Solving Boolean satisfiability problems with resistive content addressable memories
Giacomo Pedretti, Fabian Böhm, Tinish Bhattacharya, Arne Heittmann, Xiangyi Zhang, Mohammad Hizzani, George Hutchinson, Dongseok Kwon, J. W. Moon, E. Valiante, Ignacio Rozada, Catherine E. Graves, Jim Ignowski, Masoud Mohseni, John Paul Strachan, Dmitri B. Strukov, Ray Beausoleil, Thomas Van Vaerenbergh
Abstract
Solving optimization problems is a highly demanding workload requiring high-performance computing systems. Optimization solvers are usually difficult to parallelize in conventional digital architectures, particularly when stochastic decisions are involved. Recently, analog computing architectures for accelerating stochastic optimization solvers have been presented, but they were limited to academic problems in quadratic polynomial format.

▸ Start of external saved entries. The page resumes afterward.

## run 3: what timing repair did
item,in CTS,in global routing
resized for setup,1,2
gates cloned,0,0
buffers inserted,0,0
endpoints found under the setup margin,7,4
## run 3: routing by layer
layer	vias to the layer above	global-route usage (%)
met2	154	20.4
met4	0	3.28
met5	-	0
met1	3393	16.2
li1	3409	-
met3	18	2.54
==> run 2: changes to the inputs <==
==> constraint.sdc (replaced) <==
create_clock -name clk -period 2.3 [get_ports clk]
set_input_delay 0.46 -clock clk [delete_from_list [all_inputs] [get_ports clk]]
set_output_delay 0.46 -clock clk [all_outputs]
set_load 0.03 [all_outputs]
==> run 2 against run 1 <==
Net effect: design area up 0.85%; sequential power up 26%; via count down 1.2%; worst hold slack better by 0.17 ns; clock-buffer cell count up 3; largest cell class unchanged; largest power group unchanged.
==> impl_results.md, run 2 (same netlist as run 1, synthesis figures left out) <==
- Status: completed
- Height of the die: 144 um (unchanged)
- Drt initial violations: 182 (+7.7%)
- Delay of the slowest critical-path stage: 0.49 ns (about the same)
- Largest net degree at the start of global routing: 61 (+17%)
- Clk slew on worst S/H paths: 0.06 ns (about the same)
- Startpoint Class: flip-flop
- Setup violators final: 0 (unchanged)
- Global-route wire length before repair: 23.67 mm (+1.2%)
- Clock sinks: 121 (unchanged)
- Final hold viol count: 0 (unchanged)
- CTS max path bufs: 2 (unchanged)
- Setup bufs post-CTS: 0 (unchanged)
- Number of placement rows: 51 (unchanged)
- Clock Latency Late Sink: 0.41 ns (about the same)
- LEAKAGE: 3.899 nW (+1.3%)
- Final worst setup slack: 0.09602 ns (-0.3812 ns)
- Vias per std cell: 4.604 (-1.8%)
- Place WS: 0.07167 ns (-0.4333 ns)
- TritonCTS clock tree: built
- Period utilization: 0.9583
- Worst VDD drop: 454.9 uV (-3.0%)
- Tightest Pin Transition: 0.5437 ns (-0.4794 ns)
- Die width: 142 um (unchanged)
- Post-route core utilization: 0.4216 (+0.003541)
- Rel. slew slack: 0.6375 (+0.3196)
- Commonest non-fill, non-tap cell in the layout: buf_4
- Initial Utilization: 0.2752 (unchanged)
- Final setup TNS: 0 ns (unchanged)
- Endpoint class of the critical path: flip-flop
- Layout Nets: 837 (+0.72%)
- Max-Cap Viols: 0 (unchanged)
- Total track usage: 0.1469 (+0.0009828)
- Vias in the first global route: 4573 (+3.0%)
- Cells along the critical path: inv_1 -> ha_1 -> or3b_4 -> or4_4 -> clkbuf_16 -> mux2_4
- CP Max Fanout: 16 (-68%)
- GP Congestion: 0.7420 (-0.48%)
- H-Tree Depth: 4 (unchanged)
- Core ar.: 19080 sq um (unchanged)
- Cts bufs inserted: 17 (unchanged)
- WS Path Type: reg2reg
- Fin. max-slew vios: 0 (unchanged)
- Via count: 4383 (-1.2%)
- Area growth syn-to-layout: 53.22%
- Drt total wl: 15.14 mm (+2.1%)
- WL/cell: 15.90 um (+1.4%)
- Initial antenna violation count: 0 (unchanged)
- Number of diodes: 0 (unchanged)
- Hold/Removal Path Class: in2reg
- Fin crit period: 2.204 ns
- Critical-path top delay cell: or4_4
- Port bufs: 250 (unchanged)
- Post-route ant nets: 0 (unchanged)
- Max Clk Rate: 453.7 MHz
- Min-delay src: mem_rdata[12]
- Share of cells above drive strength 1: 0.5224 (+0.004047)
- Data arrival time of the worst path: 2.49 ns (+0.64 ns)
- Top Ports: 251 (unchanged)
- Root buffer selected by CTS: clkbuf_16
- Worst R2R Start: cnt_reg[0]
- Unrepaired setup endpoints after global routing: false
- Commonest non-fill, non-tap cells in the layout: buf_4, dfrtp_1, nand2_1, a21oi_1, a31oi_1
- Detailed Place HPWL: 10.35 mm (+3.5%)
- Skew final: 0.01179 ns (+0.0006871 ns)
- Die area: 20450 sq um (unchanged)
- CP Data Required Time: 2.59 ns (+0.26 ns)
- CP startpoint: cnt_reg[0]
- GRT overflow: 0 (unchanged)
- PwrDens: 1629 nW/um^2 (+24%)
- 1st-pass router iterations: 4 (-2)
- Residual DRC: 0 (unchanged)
## src/rtl/hatch_if.sv

```systemverilog
// Player/display bundle for the egg-hatch sequencer.
// The sequencer takes the master side: it receives start/care (and pause when
// HATCH_PAUSE_EN is defined) and drives the display frame index st/num/fail/done.
// The slave side is the player buttons plus the dot-matrix display driver.
interface hatch_if;
    logic       start;
    logic       care;
`ifdef HATCH_PAUSE_EN
    logic       pause;
`endif
    logic       st;
    logic [3:0] num;
    logic       fail;
    logic       done;

`ifdef HATCH_PAUSE_EN
    modport master (input start, input care, input pause,
                    output st, output num, output fail, output done);
    modport slave  (output start, output care, output pause,
                    input st, input num, input fail, input done);
`else
    modport master (input start, input care,
                    output st, output num, output fail, output done);
    modport slave  (output start, output care,
                    input st, input num, input fail, input done);
`endif
endinterface

```

## src/rtl/hatch_seq.sv

```systemverilog
// Egg-hatch game sequencer: turns start/care pulses into display frame indices.
// Growth stages 0..5 (with a blinking care warning, frame 11), crack frames 6/7,
// hatched frames 9/10, failure frame 8. One clock tick is one millisecond.
// Optional feature macro: HATCH_PAUSE_EN adds a pause input that freezes all timers.
module hatch_seq #(
    parameter int STAGE_MS     = 2000,
    parameter int CARE_MS      = 3000,
    parameter int FRAME_MS     = 250,
    parameter int CRACK_FRAMES = 8
) (
    input  logic     clk,
    input  logic     rst_n,
    hatch_if.master  bus
);
    localparam int MAX_AB = (STAGE_MS > CARE_MS) ? STAGE_MS : CARE_MS;
    localparam int MAX_CD = (FRAME_MS > CRACK_FRAMES) ? FRAME_MS : CRACK_FRAMES;
    localparam int MAXP   = (MAX_AB > MAX_CD) ? MAX_AB : MAX_CD;
    localparam int CW     = $clog2(MAXP) + 1;

    localparam logic [CW-1:0] CNT_ZERO   = {CW{1'b0}};
    localparam logic [CW-1:0] CNT_ONE    = {{(CW-1){1'b0}}, 1'b1};
    localparam logic [CW-1:0] STAGE_LAST = CW'(STAGE_MS - 1);
    // care_cnt value whose next increment would reach CARE_MS-1 (the timeout tick)
    localparam logic [CW-1:0] CARE_TRIP  = CW'(CARE_MS - 2);
    localparam logic [CW-1:0] WARN_AT    = CW'(CARE_MS / 2);
    localparam logic [CW-1:0] FRAME_LAST = CW'(FRAME_MS - 1);
    localparam logic [CW-1:0] CRACK_LAST = CW'(CRACK_FRAMES - 1);

    localparam logic [2:0] S_IDLE  = 3'd0;
    localparam logic [2:0] S_GROW  = 3'd1;
    localparam logic [2:0] S_CRACK = 3'd2;
    localparam logic [2:0] S_HATCH = 3'd3;
    localparam logic [2:0] S_FAIL  = 3'd4;

    localparam logic [2:0] LAST_STAGE = 3'd5;
    localparam logic [3:0] NUM_CRACK0 = 4'd6;
    localparam logic [3:0] NUM_CRACK1 = 4'd7;
    localparam logic [3:0] NUM_FAIL   = 4'd8;
    localparam logic [3:0] NUM_HATCH0 = 4'd9;
    localparam logic [3:0] NUM_HATCH1 = 4'd10;
    localparam logic [3:0] NUM_WARN   = 4'd11;

    logic [2:0]    state_r, state_s;
    logic [2:0]    stage_r, stage_s;
    logic [CW-1:0] stage_cnt_r, stage_cnt_s;
    logic [CW-1:0] care_cnt_r, care_cnt_s;
    logic [CW-1:0] frame_cnt_r, frame_cnt_s;
    logic [CW-1:0] crack_cnt_r, crack_cnt_s;
    logic          phase_r, phase_s;
    logic          st_r, st_s;
    logic [3:0]    num_r, num_s;
    logic          fail_r, fail_s;
    logic          done_r, done_s;
    logic          pause_s;
    logic          timeout_s;
    logic          stage_wrap_s;
    logic          frame_wrap_s;

`ifdef HATCH_PAUSE_EN
    assign pause_s = bus.pause;
`else
    assign pause_s = 1'b0;
`endif

    // care beats the timeout: only a tick without care can fail the egg
    assign timeout_s    = !bus.care && (care_cnt_r == CARE_TRIP);
    assign stage_wrap_s = (stage_cnt_r == STAGE_LAST);
    assign frame_wrap_s = (frame_cnt_r == FRAME_LAST);

    // Next-state and next-output computation; priority start > pause > care > timers
    always_comb begin
        state_s     = state_r;
        stage_s     = stage_r;
        stage_cnt_s = stage_cnt_r;
        care_cnt_s  = care_cnt_r;
        frame_cnt_s = frame_cnt_r;
        crack_cnt_s = crack_cnt_r;
        phase_s     = phase_r;
        st_s        = st_r;
        num_s       = num_r;
        fail_s      = fail_r;
        done_s      = done_r;
        if (bus.start) begin
            state_s     = S_GROW;
            stage_s     = 3'd0;
            stage_cnt_s = CNT_ZERO;
            care_cnt_s  = CNT_ZERO;
            frame_cnt_s = CNT_ZERO;
            crack_cnt_s = CNT_ZERO;
            phase_s     = 1'b0;
            st_s        = 1'b1;
            num_s       = 4'd0;
            fail_s      = 1'b0;
            done_s      = 1'b0;
        end else if (pause_s) begin
            // timers and outputs hold; care still resets the neglect timer
            if ((state_r == S_GROW) && bus.care) begin
                care_cnt_s  = CNT_ZERO;
                frame_cnt_s = CNT_ZERO;
                phase_s     = 1'b0;
            end else begin
                care_cnt_s  = care_cnt_r;
            end
        end else begin
            case (state_r)
                S_IDLE: begin
                    st_s  = 1'b0;
                    num_s = 4'd0;
                end
                S_GROW: begin
                    if (timeout_s) begin
                        // a simultaneous stage wrap is discarded: failure wins
                        state_s     = S_FAIL;
                        frame_cnt_s = CNT_ZERO;
                        phase_s     = 1'b0;
                        st_s        = 1'b1;
                        num_s       = NUM_FAIL;
                        fail_s      = 1'b1;
                    end else begin
                        care_cnt_s = bus.care ? CNT_ZERO : (care_cnt_r + CNT_ONE);
                        if (stage_wrap_s) begin
                            stage_cnt_s = CNT_ZERO;
                            frame_cnt_s = CNT_ZERO;
                            phase_s     = 1'b0;
                            if (stage_r == LAST_STAGE) begin
                                state_s     = S_CRACK;
                                crack_cnt_s = CNT_ZERO;
                                num_s       = NUM_CRACK0;
                            end else begin
                                stage_s = stage_r + 3'd1;
                                num_s   = {1'b0, stage_s};
                            end
                        end else begin
                            stage_cnt_s = stage_cnt_r + CNT_ONE;
                            if (care_cnt_s > WARN_AT) begin
                                // warning already running: advance the blink
                                if (frame_wrap_s) begin
                                    frame_cnt_s = CNT_ZERO;
                                    phase_s     = ~phase_r;
                                end else begin
                                    frame_cnt_s = frame_cnt_r + CNT_ONE;
                                end
                            end else begin
                                // no warning, or it starts now with the stage frame
                                frame_cnt_s = CNT_ZERO;
                                phase_s     = 1'b0;
                            end
                            num_s = ((care_cnt_s >= WARN_AT) && phase_s) ? NUM_WARN : {1'b0, stage_r};
                        end
                    end
                end
                S_CRACK: begin
                    if (frame_wrap_s) begin
                        frame_cnt_s = CNT_ZERO;
                        if (crack_cnt_r == CRACK_LAST) begin
                            state_s = S_HATCH;
                            phase_s = 1'b0;
                            num_s   = NUM_HATCH0;
                            done_s  = 1'b1;
                        end else begin
                            crack_cnt_s = crack_cnt_r + CNT_ONE;
                            phase_s     = ~phase_r;
                            num_s       = phase_s ? NUM_CRACK1 : NUM_CRACK0;
                        end
                    end else begin
                        frame_cnt_s = frame_cnt_r + CNT_ONE;
                        num_s       = phase_r ? NUM_CRACK1 : NUM_CRACK0;
                    end
                end
                S_HATCH: begin
                    if (frame_wrap_s) begin
                        frame_cnt_s = CNT_ZERO;
                        phase_s     = ~phase_r;
                    end else begin
                        frame_cnt_s = frame_cnt_r + CNT_ONE;
                    end
                    num_s  = phase_s ? NUM_HATCH1 : NUM_HATCH0;
                    done_s = 1'b1;
                end
                S_FAIL: begin
                    st_s   = 1'b1;
                    num_s  = NUM_FAIL;
                    fail_s = 1'b1;
                end
                default: begin
                    state_s = S_IDLE;
                    st_s    = 1'b0;
                    num_s   = 4'd0;
                    fail_s  = 1'b0;
                    done_s  = 1'b0;
                end
            endcase
        end
    end

    // State, counters and registered outputs
    always_ff @(posedge clk or negedge rst_n) begin
        if (!rst_n) begin
            state_r     <= S_IDLE;
            stage_r     <= 3'd0;
            stage_cnt_r <= CNT_ZERO;
            care_cnt_r  <= CNT_ZERO;
            frame_cnt_r <= CNT_ZERO;
            crack_cnt_r <= CNT_ZERO;
            phase_r     <= 1'b0;
            st_r        <= 1'b0;
            num_r       <= 4'd0;
            fail_r      <= 1'b0;
            done_r      <= 1'b0;
        end else begin
            state_r     <= state_s;
            stage_r     <= stage_s;
            stage_cnt_r <= stage_cnt_s;
            care_cnt_r  <= care_cnt_s;
            frame_cnt_r <= frame_cnt_s;
            crack_cnt_r <= crack_cnt_s;
            phase_r     <= phase_s;
            st_r        <= st_s;
            num_r       <= num_s;
            fail_r      <= fail_s;
            done_r      <= done_s;
        end
    end

    assign bus.st   = st_r;
    assign bus.num  = num_r;
    assign bus.fail = fail_r;
    assign bus.done = done_r;
endmodule
```

## src/flat_wrapper.sv

```systemverilog
// flat-port wrapper written by rule: the top's interface ports become plain ports
module hatch_seq_flat 
#(
    parameter int STAGE_MS     = 2000,
    parameter int CARE_MS      = 3000,
    parameter int FRAME_MS     = 250,
    parameter int CRACK_FRAMES = 8
)
  (clk, rst_n, bus_start, bus_care, bus_st, bus_num, bus_fail, bus_done);
  hatch_if bus_i ();
  input  logic clk;
  input  logic rst_n;
  input wire logic [$bits(bus_i.start)-1:0] bus_start;
  input wire logic [$bits(bus_i.care)-1:0] bus_care;
  output wire logic [$bits(bus_i.st)-1:0] bus_st;
  output wire logic [$bits(bus_i.num)-1:0] bus_num;
  output wire logic [$bits(bus_i.fail)-1:0] bus_fail;
  output wire logic [$bits(bus_i.done)-1:0] bus_done;
  assign bus_i.start = bus_start;
  assign bus_i.care = bus_care;
  assign bus_st = bus_i.st;
  assign bus_num = bus_i.num;
  assign bus_fail = bus_i.fail;
  assign bus_done = bus_i.done;
  hatch_seq #(.STAGE_MS(STAGE_MS), .CARE_MS(CARE_MS), .FRAME_MS(FRAME_MS), .CRACK_FRAMES(CRACK_FRAMES)) u_core (.clk(clk), .rst_n(rst_n), .bus(bus_i));
endmodule
```
===== config.mk =====
export PLATFORM = sky130hd
export DESIGN_NAME = cs_ctrl_flat
export DESIGN_NICKNAME = d
export VERILOG_FILES = /design/src/rtl/cs_pkg.sv /design/src/rtl/cs_if.sv /design/src/rtl/cs_step.sv /design/src/rtl/cs_ctrl.sv /design/src/flat_wrapper.sv
export SDC_FILE = /design/constraint.sdc
export NUM_CORES = 1
export LEC_CHECK = 0
export ABC_AREA = 1
export CAP_MARGIN = 20
export CELL_PAD_IN_SITES_DETAIL_PLACEMENT = 2
export CELL_PAD_IN_SITES_GLOBAL_PLACEMENT = 2
export CORE_MARGIN = 3
export CORE_UTILIZATION = 27
export CTS_CLUSTER_SIZE = 10
export DETAILED_ROUTE_END_ITERATION = 10
export GPL_TIMING_DRIVEN = 1
export HOLD_SLACK_MARGIN = 0.1
export PLACE_DENSITY = 0.89
export SETUP_SLACK_MARGIN = 0.5
export SLEW_MARGIN = 20
export SYNTH_ARGS = -nofsm -noshare
export SYNTH_HDL_FRONTEND = slang
export SYNTH_SLANG_ARGS = --single-unit

===== constraint.sdc =====
create_clock -name clock -period 2.3 [get_ports clock]
set_clock_uncertainty 0.05 [all_clocks]
set_input_delay 0.46 -clock clock [delete_from_list [all_inputs] [get_ports clock]]
set_output_delay 0.46 -clock clock [all_outputs]
set_load 0.01 [all_outputs]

Here we present KLIMA, a k − L ocal I n- M emory A ccelerator with resistive Content Addressable Memories (CAMs) and Dot-Product Engines (DPEs) to accelerate the solution of high-order industry-relevant optimization problems, in particular Boolean Satisfiability. By co-designing the optimization heuristics and circuit architecture we improve the speed and energy to the solution up to 182 × compared to the digital state of the art.